• SOURCE INFORMATION

File: src/rtl/multi_trace_buffer.sv
// Purpose: captures one {PC, Instr, seq} trace entry per decode-state visit of the core into a register FIFO.
// Latency: an entry sampled at edge k is visible on the read port and in count right after edge k.
// Backpressure: the read port is valid/ready; when full, new events are dropped (WRAP=0) or overwrite the oldest (WRAP=1).
//
// Ports:
//   CLOCK, Reset             clock and asynchronous active-low reset
//   Estado, PC, Instr        core FSM state, program counter and instruction register
//   arm                      capture enable (level)
//   clear                    synchronous flush of contents, counters and sticky status
//   rd_valid/rd_ready        head-entry handshake; rd_pc/rd_instr/rd_seq carry the head entry (0 when empty)
//   count                    number of stored entries
//   overflow, drop_cnt       sticky loss flag and saturating count of lost entries
module multi_trace_buffer #(
  parameter int          DEPTH         = 16,
  parameter logic [3:0]  CAPTURE_STATE = 4'd1,
  parameter int          WRAP          = 0
) (
  input  logic                    CLOCK,
  input  logic                    Reset,
  input  logic [3:0]              Estado,
  input  logic [31:0]             PC,
  input  logic [31:0]             Instr,
  input  logic                    arm,
  input  logic                    clear,
  input  logic                    rd_ready,
  output logic                    rd_valid,
  output logic [31:0]             rd_pc,
  output logic [31:0]             rd_instr,
  output logic [15:0]             rd_seq,
  output logic [$clog2(DEPTH):0]  count,
  output logic                    overflow,
  output logic [15:0]             drop_cnt
);

  localparam int AW = $clog2(DEPTH);
  localparam int CW = AW + 1;
  localparam logic [CW-1:0] FULL_CNT = CW'(DEPTH);
  localparam logic [CW-1:0] CNT_ONE  = CW'(1);
  localparam logic [AW-1:0] PTR_ONE  = AW'(1);
  localparam bit            RING     = (WRAP != 0);

  typedef struct packed {
    logic [31:0] pc;
    logic [31:0] instr;
    logic [15:0] seq;
  } entry_t;

  entry_t          r_mem [DEPTH];
  logic [AW-1:0]   r_wr_ptr;
  logic [AW-1:0]   r_rd_ptr;
  logic [CW-1:0]   r_count;
  logic [3:0]      r_prev_estado;
  logic [15:0]     r_seq;
  logic [15:0]     r_drop_cnt;
  logic            r_overflow;

  logic            w_valid;
  logic            w_full;
  logic            w_cap;
  logic            w_pop;
  logic            w_wr;
  logic            w_lost;
  logic            w_ovw;
  entry_t          w_head;

  // Rising edge into the capture state gives exactly one event per decode visit.
  // clear masks both the event and any pop on the same edge.
  always_comb begin
    w_valid = (r_count != '0);
    w_full  = (r_count == FULL_CNT);
    w_cap   = arm && (Estado == CAPTURE_STATE) && (r_prev_estado != CAPTURE_STATE) && !clear;
    w_pop   = w_valid && rd_ready && !clear;
    // A simultaneous pop frees the slot, so a full buffer still accepts the entry.
    w_wr    = w_cap && (!w_full || w_pop || RING);
    w_lost  = w_cap && w_full && !w_pop;
    // Ring mode: overwriting the oldest entry drags the read pointer along.
    w_ovw   = w_lost && RING;
  end

  always_ff @(posedge CLOCK or negedge Reset) begin
    if (!Reset) begin
      r_prev_estado <= ~CAPTURE_STATE;
    end else begin
      r_prev_estado <= Estado;
    end
  end

  always_ff @(posedge CLOCK or negedge Reset) begin
    if (!Reset) begin
      r_wr_ptr   <= '0;
      r_rd_ptr   <= '0;
      r_count    <= '0;
      r_seq      <= '0;
      r_drop_cnt <= '0;
      r_overflow <= 1'b0;
    end else if (clear) begin
      r_wr_ptr   <= '0;
      r_rd_ptr   <= '0;
      r_count    <= '0;
      r_seq      <= '0;
      r_drop_cnt <= '0;
      r_overflow <= 1'b0;
    end else begin
      // Lost events still consume a sequence number so gaps reveal them downstream.
      if (w_cap) begin
        r_seq <= r_seq + 16'd1;
      end
      if (w_wr) begin
        r_wr_ptr <= r_wr_ptr + PTR_ONE;
      end
      if (w_pop || w_ovw) begin
        r_rd_ptr <= r_rd_ptr + PTR_ONE;
      end
      if (w_wr && !w_pop && !w_full) begin
        r_count <= r_count + CNT_ONE;
      end else if (w_pop && !w_wr) begin
        r_count <= r_count - CNT_ONE;
      end
      if (w_lost) begin
        r_overflow <= 1'b1;
        if (r_drop_cnt != 16'hFFFF) begin
          r_drop_cnt <= r_drop_cnt + 16'd1;
        end
      end
    end
  end

  // Storage is deliberately left without reset; count gates visibility.
  always_ff @(posedge CLOCK) begin
    if (w_wr) begin
      r_mem[r_wr_ptr] <= '{pc: PC, instr: Instr, seq: r_seq};
    end
  end

  // First-word fall-through read port, zeroed while empty.
  always_comb begin
    w_head   = r_mem[r_rd_ptr];
    rd_valid = w_valid;
    rd_pc    = w_valid ? w_head.pc    : 32'd0;
    rd_instr = w_valid ? w_head.instr : 32'd0;
    rd_seq   = w_valid ? w_head.seq   : 16'd0;
    count    = r_count;
    overflow = r_overflow;
    drop_cnt = r_drop_cnt;
  end

endmodule

File: config.mk
export PLATFORM = sky130hd
export DESIGN_NAME = multi_trace_buffer
export DESIGN_NICKNAME = d
export VERILOG_FILES = /design/src/rtl/multi_trace_buffer.sv
export SDC_FILE = /design/constraint.sdc
export NUM_CORES = 1
export LEC_CHECK = 0
export CORE_MARGIN = 3
export CORE_UTILIZATION = 50
export CTS_CLUSTER_DIAMETER = 80
export DETAILED_ROUTE_END_ITERATION = 8
export PLACE_DENSITY = 0.71
export RECOVER_POWER = 100
export SYNTH_ARGS = -nofsm -noshare
export SYNTH_HDL_FRONTEND = slang
export SYNTH_SLANG_ARGS = --single-unit
File: constraint.sdc
create_clock -name CLOCK -period 8.6 [get_ports CLOCK]
set_input_delay 2.15 -clock CLOCK [delete_from_list [all_inputs] [get_ports CLOCK]]
set_output_delay 2.15 -clock CLOCK [all_outputs]
set_load 0.03 [all_outputs]
# Word level (Yosys, flattened, before mapping)
# Memory sizes are Yosys's and may differ from the RTL's.
# Index checks and enable logic that the tools add are counted.
[word_totals] register_bits=50 latchBits=0 mem_bits_rw=1280 romBits=0 wordCells=61 memories=1
[op_classes] n_addsub=6 multipliers=0 div_mod_pow=0 order_cmp=0 n_eq_ne=4 n_shift=0 n_mux=19 bitwise=0 reduce_logical=24
[mem_list] memory="r_mem" depth=16 width=80 rd=1 rd_ports_with_merged_regs=0 write_ports=1 line_no="48" rtl="entry_t r_mem [DEPTH];"
[ops] cell="2-to-1 mux 16 bit" n=6
[ops] cell="2-to-1 mux 32 bit" n=2
[ops] cell="adder 16 x 1 -> 16 bit (second input constant)" n=2
[ops] cell="2-to-1 mux 4 bit" n=4
[ops] cell="!= test 16 bit (second input constant)" n=1
[ops] cell="2-to-1 mux 5 bit" n=3
[ops] cell="logical AND 1 bit" n=11
[ops] cell="nonzero test 2 bit" n=5
[ops] cell="adder 4 x 1 -> 4 bit (second input constant)" n=2
[ops] cell="adder 5 x 1 -> 5 bit (second input constant)" n=1
[ops] cell="== test 5 bit (second input constant)" n=1
[ops] cell="nonzero test 5 bit" n=1
[ops] cell="subtractor 5 x 1 -> 5 bit (second input constant)" n=1
[ops] cell="== test 4 x 1 -> 1 bit (second input constant)" n=1
[ops] cell="logical NOT 1 bit" n=4
[ops] cell="2-to-1 mux 1 bit" n=4
[ops] cell="!= test 4 x 1 -> 1 bit (second input constant)" n=1
[ops] cell="nonzero test 3 bit" n=1
[ops] cell="AND reduction 2 bit" n=1
[ops] cell="logical OR 1 bit" n=1

# Longest topological paths before layout
# Gate-level depths: netlist (run 1).
[depth] ltp_word=10 mapped_depth=10

# Worst setup path after synthesis (run 1)
# Ideal clock, no wire load.
[synth_path] kind="input-to-reg" start="in Estado[1]" end="mem r_mem[0][0] (netlist name) (enable)" setup_time_ns=0.715 arrival_time_ns=10.659 slack_ns=-2.774 cell_stages=5 n_path_buf=1 cell_sequence="nor3b_2 -> nand3_1 -> or3_1 -> buf_2 -> nor4_1"
[synth_via] elab_chain_len=7
[synth_lines] element="from (decl)" line_no="20" rtl="input logic [3:0] Estado,"
[synth_lines] element="== test 4 x 1 -> 1 bit" line_no="71" rtl="w_cap = arm && (Estado == CAPTURE_STATE) && (r_prev_estado != CAPTURE_STATE) && !clear;"
[synth_lines] element="logical AND 1 bit (3 in series)" line_no="71"
[synth_lines] element="logical AND 1 bit" line_no="74" rtl="w_wr = w_cap && (!w_full || w_pop || RING);"
[synth_lines] element="2-to-1 mux 1 bit" line_no="130" rtl="if (w_wr) begin"
[synth_lines] element="2-to-1 mux 1 bit (implied by the code)" line_no="131" rtl="r_mem[r_wr_ptr] <= '{pc: PC, instr: Instr, seq: r_seq};"
[synth_lines] element="to (decl)" line_no="48"
# No other way between the ends.

# Final worst setup path (run 1)
[layout_path] start="in Estado[1]" end="mem r_mem[14][57] (netlist name) (enable)"
# Same word-level chain as after synthesis.

==> results of run 1 <==
worst max path at each step:
| stage | start | endpoint | slack (ps) |
|---|---|---|---|
| floorplan | Estado[1] | r_mem[0][0] | -2770 |
| CTS | count[1] | rd_seq[15] | 2170 |
| finish | Estado[1] | r_mem[14][57] | 1350 |
| global route | r_rd_ptr[0] | rd_seq[11] | 970 |
| global placement | Estado[0] | r_mem[8][65] | 2440 |
| detailed placement | Estado[1] | r_mem[7][55] | 2180 |
registers in the layout (all words and copies together) (netlist names):
signal / count
r_mem: 1280
r_wr_ptr: 4
drop_cnt: 16
r_rd_ptr: 4
r_prev_estado: 4
overflow: 1
r_seq: 16
count: 5
cell families after synthesis:
kind of cell / count (synthesis)
buf+inv: 131
mux: 489
fa+ha+maj: 12
flops: 1330
simple gates: 152
compound gates: 99
xor+xnor: 32
where the power goes:
part	internal, µW	switching (µW)
Clock	3190	2360
Combinational	1230	1780
Sequential	7100	66.3
per-stage QoR:
| step | instance area [µm²] | setup WS [ps] | instances |
|---|---|---|---|
| finish | 58500 | 1350 | 3950 |
| CTS | 58700 | 2170 | 3942 |
| floorplan | 51000 | -2770 | 2245 |
| global placement | 54500 | 2440 | 3699 |
| global route | 58500 | 972 | 3942 |
| detailed placement | 54500 | 2180 | 3699 |
metal layers:
layer	up-vias	routed length [µm]	track usage
met5	-	8	0
met1	12700	44600	0.288
li1	9995	-	-
met4	2	2490	0.0597
met2	879	55700	0.347
met3	146	7340	0.0442
cell type report:
cell class,instances,area [µm²],share of cell area
sequential,1330,39700,0.679
tap,1357,1700,0.0290
timing repair buffer,216,2030,0.0347
clock buffer,185,3750,0.0641
inverter,12,45.0,0.000770
multi-input combinational,784,10800,0.185
clock inverter,58,438,0.00749
antenna,8,20.0,0.000342
critical path: stages:
cell           delay (ps)
dlygate4sd3_1         570
nor3b_1               520
nand3_1               490
nor3_1                340
nand3_1               170
nor2_1               2330
clkbuf_2              970
cell usage in the layout (no fill, tap or decap), drive strengths merged, types with 5 or more instances in the layout:
master	n
xnor2	21
nor3b	5
diode	8
nand3	20
and2	8
o22ai	80
clkbuf	211
edfxtp	1280
clkinv	42
xor2	11
nor2	44
mux2i	165
buf	17
mux4	320
ha	11
nand2	16
a21oi	10
nor3	12
clkdlybuf4s50	10
nand4	10
dlygate4sd3	163
inv	23
dfrtp	47
nor4	12
==> qor.yml, run 1 <==
ff2ff_setup_slack_ps: 3310
synthCells: 2245
yosysTopAreaCellShare: 0.753
critPathArrivalTime_ps: 7590
routed_wl_mm: 110
row_count: 116
yosys.area_share.simple: 0.0166
grt_pass1_vias: 24900
clock_latency_ps: 720
netlist_area_um2: 51000
gp_congestion: 0.778
grt_start_max_net_pins: 89
netlist_top_cells_area: "edfxtp_1 75%, mux4_2 14%, mux2i_1 3.2%"
dr.pass1.iters: 5
antenna_found_initial: 12
timing.fmax_mhz: 138
p_leak_uw: 0.0182
core_um2: 101000
ctsResizeCount: 0
yosysTopAreaCell: "edfxtp_1"
synth-adder-area-share: 0.00309
violations: "max-capacitance violations, max-slew violations"
drive_gt1_frac: 0.212
setup.worst_path.end_class: "flip-flop"
hold_depth: 2
status: "complete, but fails checks"
clock-sinks: 1330
initial_utilization: 0.507
finalSetupViolations: 0
synth_most_common_cell: "edfxtp_1"
die-width_um: 325
yosys_register_bits: 1330
synthFlopType: "edfxtp_1"
slew-limit-headroom: -1.15
layout.nets: 2565
cellPowerDensity_nw_per_um2: 269
h-tree-depth: 4
min_path_type: "reg -> reg"
synth-edff-count: 1280
fin_crit_sh: 0.843
path_class: "in -> reg"
areaGrowthSynthToFinish_pct: 14.6
cts_setup_buffers: 0
async_flop_share: 0.0376
hold_start: "overflow"
synth_xor_area_frac: 0.00549
grtUsageTotal: 0.210
first_iter_violations: 2472
tightestPinTransition_ps: 3210
postSynthAreaPerCell_um2: 22.7
num-fill-cells: 7114
cts_root_buffer: "clkbuf_16"
wl_per_cell_um: 27.9
ant_nets: 0
cp_data_required_time_ps: 8940
start_kind: "primary input"
fp.dieH_um: 325
maxSlewViolCount: 990
ctsHoldBuffers: 0
synth_top_family_by_area: "multiplexers"
setup_tns_ps: 0
synth_compound_area_frac: 0.0120
overflow: 0
yosysWarnings: 0
ir_drop_mv: 0.227
whs_ps: 543
vias: 23700
finalCriticalPeriod_ps: 7250
r2r-end: "r_mem[14][57]"
synth_cell_type_count: 44
port_buffers: 175
reg2reg_from: "r_prev_estado[3]"
cp_max_fo: 26
pin_count: 176
hold_violations: 0
cts_tree: "yes"
dieArea_um2: 106000
rsz0062_at_grt: "no"
yosysSeqAreaShare: 0.778
drcViolationCount: 0
grt_pass1_wl_mm: 165
synth_nets: 2330
numCtsBuffers: 136
post_synth_mux_area_share: 0.174
netlist_top_cells_count: "1280 x edfxtp_1, 320 x mux4_2, 165 x mux2i_1"
dpl.hpwl_mm: 61.9
vias_per_cell: 6.00
finalCoreUtilization: 0.581
clock_path_buffers: 3
drv_cap: 28
clock_skew_ps: 21.4
worst_r2r_path_depth: 6
clk_pin_slew_worst_paths_ps: 60
worstHoldEndpoint: "overflow"
total_power_uw: 15700
Power figures use the tool's default switching activity.
==> inputs of run 2 (changes only) <==
--- a/config.mk
+++ b/config.mk
@@ -9,7 +9,7 @@
 export CORE_UTILIZATION = 50
 export CTS_CLUSTER_DIAMETER = 80
 export DETAILED_ROUTE_END_ITERATION = 8
-export PLACE_DENSITY = 0.71
+export PLACE_DENSITY = 0.68
 export RECOVER_POWER = 100
 export SYNTH_ARGS = -nofsm -noshare
 export SYNTH_HDL_FRONTEND = slang
==> constraint.sdc (replaced) <==
create_clock -name CLOCK -period 7.3 [get_ports CLOCK]
set_input_delay 1.825 -clock CLOCK [delete_from_list [all_inputs] [get_ports CLOCK]]
set_output_delay 1.825 -clock CLOCK [all_outputs]
set_load 0.03 [all_outputs]
==> qor.yml, run 2 (synthesis gave the netlist of run 1 again) <==
total_power_uw: 18500
p_leak_uw: 0.0183
worst_r2r_path_depth: 7
violations: "max-capacitance violations, max-slew violations"
finalSetupViolations: 0
place_inst: 3707
crit_chain: "buf_4 > mux4_2 > mux2i_1 > o22ai_1 > dlygate4sd3_1"
vias: 23800
clk_pin_slew_worst_paths_ps: 60
layout.nets: 2572
drcViolationCount: 0
drive_gt1_frac: 0.219
numCtsBuffers: 135
cp_data_required_time_ps: 5480
grt_start_max_net_pins: 81
final_common_cell: "edfxtp_1"
path_class: "reg -> out"
clock_skew_ps: 24.1
largest_reg_flops: 1280
fin_crit_sh: 0.880
port_buffers: 175
cp_slowest_cell: "dfrtp_2"
grt_pass1_wl_mm: 162
clock_latency_ps: 720
finalCriticalPeriod_ps: 6430
dpl.hpwl_mm: 59.3
setup.worst_path.end_class: "output port"
rsz0062_at_grt: "no"
areaGrowthSynthToFinish_pct: 15.0
vias_per_cell: 6.02
min_path_type: "reg -> reg"
tightestPinTransition_ps: 2900
pin_count: 176
wl_per_cell_um: 27.1
setup_tns_ps: 0
ctsResizeCount: 0
r2r-end: "r_mem[6][63]"
final_cell_mix: "1280 x edfxtp_1, 320 x mux4_2, 165 x mux2i_1, 161 x dlygate4sd3_1, 138 x clkbuf_16"
fp.dieH_um: 325
grtUsageTotal: 0.205
cts_tree: "yes"
slew-limit-headroom: -0.933
finalCoreUtilization: 0.582
antenna_found_initial: 6
critPathArrivalTime_ps: 4600
ff2ff_setup_slack_ps: 2480
overflow: 0
dr.pass1.iters: 5
hold_depth: 2
clock-sinks: 1330
die-width_um: 325
critPathCapture: "rd_seq[1]"
cts_root_buffer: "clkbuf_16"
multiInputGateArea_um2: 10800
hold_violations: 0
first_iter_violations: 2315
regArea_um2: 39700
h-tree-depth: 4
status: "complete, but fails checks"
ir_drop_mv: 0.197
start_kind: "flip-flop"
reg2reg_from: "r_prev_estado[2]"
clock_path_buffers: 3
largest-register: "r_mem"
timing.fmax_mhz: 156
num-fill-cells: 7158
ctsHoldBuffers: 0
core_um2: 101000
stdcell_count: 3955
cp_max_fo: 41
drv_cap: 22
row_count: 116
initial_utilization: 0.507
cellPowerDensity_nw_per_um2: 315
routed_wl_mm: 107
max_stage_delay_ps: 1390
grt_pass1_vias: 25000
ant_nets: 0
dieArea_um2: 106000
crit_start: "r_rd_ptr[0]"
cts_setup_buffers: 0
maxSlewViolCount: 876
gp_congestion: 0.775
## run 2: worst max-delay path, delay by kind of cell (launching register included)
kind / cells / cell delay (ps)
flops: 1 / 1390
compound gates: 1 / 150
buf+inv: 2 / 1300
mux: 2 / 960
## run 2: layer usage
layer	global-route usage	wire (µm)	vias to the layer above
met1	0.298	45000	12700
li1	-	-	9998
met4	0.0592	2330	0
met5	0	0	-
met3	0.0456	8240	153
met2	0.318	51400	933
## run 2: stage by stage
| step | hold WS, ps | cell area [µm²] | setup slack [ps] |
|---|---|---|---|
| finish | 539 | 58700 | 875 |
| global route | 589 | 58700 | 572 |
| CTS | 549 | 58900 | 1300 |
| detailed placement | 536 | 54700 | 1700 |
| global placement | 508 | 54700 | 1770 |
| floorplan | 535 | 51100 | -366 |
## run 2: worst min-delay path by stage
stage | startpoint | to | slack [ps]
2_1_floorplan | r_rd_ptr[3] | r_rd_ptr[3] | 530
3_3_place_gp | overflow | overflow | 510
3_5_place_dp | overflow | overflow | 540
4_1_cts | overflow | overflow | 550
5_1_grt | overflow | overflow | 590
6_report | overflow | overflow | 540
## run 2: where the power goes
part / internal, µW / switching [µW]
combinational: 1490 / 2000
sequential: 8360 / 113
clock: 3730 / 2770
## run 2: cell type report
type / instances / area share
Clock inverter: 78 / 0.0108
Sequential cell: 1330 / 0.677
Timing Repair Buffer: 224 / 0.0380
Inverter: 12 / 0.000768
Tap cell: 1357 / 0.0289
Clock buffer: 164 / 0.0605
Multi-Input combinational cell: 784 / 0.184
Antenna cell: 6 / 0.000256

• EXERCISE PROMPT
In the entries above, which lines hold the string "visit"? Report all of them.

• SOLUTION TO THE PROBLEM
// Purpose: captures one {PC, Instr, seq} trace entry per decode-state visit of the core into a register FIFO.
  // Rising edge into the capture state gives exactly one event per decode visit.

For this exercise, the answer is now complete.